Founder Mäkinen puts it simply, “we bring touchscreens alive.” Senseg’s technology, E-Sense, does for touchscreens what 3-D technology has done for cinema. E-Sense enables the user to literally feel contours, edges and ridges in the virtual world by creating a sensual perception of physical textures.
By manipulating the electrostatic field, Vice-President David Rice tells us that Senseg are “turning touchscreens into feel-screens with technological advancements that will revolutionize user experience, especially in tablet gaming. Senseg’s aim is to grant depth and colour to the virtual world.” With a touchscreen, we are able to view contours, shapes and textures but with Senseg, we will feel them too.
So how does it work?
During his PHD in Cognitive Science (the exploration into signal processing and the body’s interaction with electric fields), Mäkinen thought up the idea for Senseg’s E-Sense technology. The technology uses the Coulomb force which we will all have experienced in our everyday lives.

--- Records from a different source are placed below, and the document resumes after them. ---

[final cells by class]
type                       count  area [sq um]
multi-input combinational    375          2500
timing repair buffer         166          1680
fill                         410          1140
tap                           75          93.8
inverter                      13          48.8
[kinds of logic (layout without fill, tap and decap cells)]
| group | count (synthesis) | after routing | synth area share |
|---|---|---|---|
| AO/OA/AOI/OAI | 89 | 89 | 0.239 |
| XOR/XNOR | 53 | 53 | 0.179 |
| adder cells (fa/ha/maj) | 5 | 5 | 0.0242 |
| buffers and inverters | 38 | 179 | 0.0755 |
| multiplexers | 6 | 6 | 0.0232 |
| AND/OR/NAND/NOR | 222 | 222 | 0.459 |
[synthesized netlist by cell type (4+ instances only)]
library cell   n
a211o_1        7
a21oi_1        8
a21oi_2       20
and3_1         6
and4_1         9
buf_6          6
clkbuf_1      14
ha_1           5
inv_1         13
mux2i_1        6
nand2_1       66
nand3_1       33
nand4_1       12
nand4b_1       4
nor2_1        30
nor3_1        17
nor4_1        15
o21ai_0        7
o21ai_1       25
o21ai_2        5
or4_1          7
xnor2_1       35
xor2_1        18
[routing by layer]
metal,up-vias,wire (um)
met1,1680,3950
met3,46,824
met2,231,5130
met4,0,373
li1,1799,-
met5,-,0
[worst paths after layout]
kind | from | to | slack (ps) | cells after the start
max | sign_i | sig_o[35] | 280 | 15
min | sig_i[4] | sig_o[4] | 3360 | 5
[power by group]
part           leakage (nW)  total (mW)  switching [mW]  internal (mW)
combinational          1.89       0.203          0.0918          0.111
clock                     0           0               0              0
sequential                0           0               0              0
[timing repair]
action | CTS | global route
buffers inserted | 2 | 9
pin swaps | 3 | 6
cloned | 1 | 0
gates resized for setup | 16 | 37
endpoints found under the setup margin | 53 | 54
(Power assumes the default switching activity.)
===== src/rtl/pswDivPath.sv =====
module pswDivPath
  import pswDivPkg::*;
#(
  parameter int SWALLOW_W = SWALLOW_W_DEF
) (
  input  logic         clk,
  input  logic         rstN,
  input  ctrlStrobes_t strb,
  output logic         presWrap,
  output logic         divPulse,
  output logic         divHalf
);
  localparam int PRE_W    = SWALLOW_W + 1;
  localparam int PRE_BASE = 1 << SWALLOW_W;

  logic [PRE_W-1:0] preCnt;

  assign presWrap = (preCnt == (strb.use17 ? PRE_W'(PRE_BASE) : PRE_W'(PRE_BASE - 1)));

  always_ff @(posedge clk) begin
    if (!rstN) begin
      preCnt   <= '0;
      divPulse <= 1'b0;
      divHalf  <= 1'b0;
    end else begin
      if (strb.restart || presWrap) preCnt <= '0;
      else                          preCnt <= preCnt + PRE_W'(1);
      divPulse <= strb.periodEnd;
      if (strb.periodEnd) divHalf <= ~divHalf;
    end
  end

  // prescaler count stays inside the selected modulus
  p_pres_range_r2: assert property (@(posedge clk) disable iff (!rstN)
    !strb.use17 |-> (preCnt <= PRE_W'(PRE_BASE - 1)));
  // output pulse is a single cycle wide
  p_pulse_single_r6: assert property (@(posedge clk) disable iff (!rstN)
    divPulse |=> !divPulse);
  // half-rate output flips with each pulse
  p_half_toggle_r7: assert property (@(posedge clk) disable iff (!rstN)
    divPulse |-> (divHalf != $past(divHalf)));
  // half-rate output holds between pulses
  p_half_hold_r7: assert property (@(posedge clk) disable iff (!rstN)
    !divPulse |-> $stable(divHalf));
endmodule


===== src/rtl/pswDivider.sv =====
module pswDivider
  import pswDivPkg::*;
#(
  parameter int RATIO_W   = RATIO_W_DEF,
  parameter int SWALLOW_W = SWALLOW_W_DEF,
  parameter int MIN_RATIO = MIN_RATIO_DEF
) (
  input  logic               clk,
  input  logic               rstN,
  input  logic [RATIO_W-1:0] ratioIn,
  output logic               divPulse,
  output logic               divHalf,
  output logic               ratioErr
);
  ctrlStrobes_t strb;
  logic         presWrap;

  pswDivCtrl #(
    .RATIO_W  (RATIO_W),
    .SWALLOW_W(SWALLOW_W),
    .MIN_RATIO(MIN_RATIO)
  ) ctrl_i (
    .clk     (clk),
    .rstN    (rstN),
    .ratioIn (ratioIn),
    .presWrap(presWrap),
    .strb    (strb),
    .ratioErr(ratioErr)
  );

  pswDivPath #(
    .SWALLOW_W(SWALLOW_W)
  ) path_i (
    .clk     (clk),
    .rstN    (rstN),
    .strb    (strb),
    .presWrap(presWrap),
    .divPulse(divPulse),
    .divHalf (divHalf)
  );
endmodule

This force dictates the attraction or repulsion of particles or objects due to their electric charge, a simple example of which is the applied friction of a balloon against one’s head which causes it to stay there.
‘The Coulomb force,” explains Mäkinen, “pulls the finger towards the surface,” the electric charge in the layers of the device is manipulated to oppose a separate charge in the finger tissue which creates a field force between the two. This field force enables tactile feedback technology, applying forces, vibrations and motions to the user.
So what is next?
Senseg’s technology is due to be built into touchscreen devices in the next 12 months and be on the market in 24 months. They have already built a selection of working, tried and tested prototypes which prove E-Sense technology is both energy efficient and affordable, using less than 5% battery power and adding less than 10% to the cost of a tablet device already on the market.
It is not clear exactly what to expect when Senseg hits the market, but when they do, one thing is for certain it will change our digital experience forever.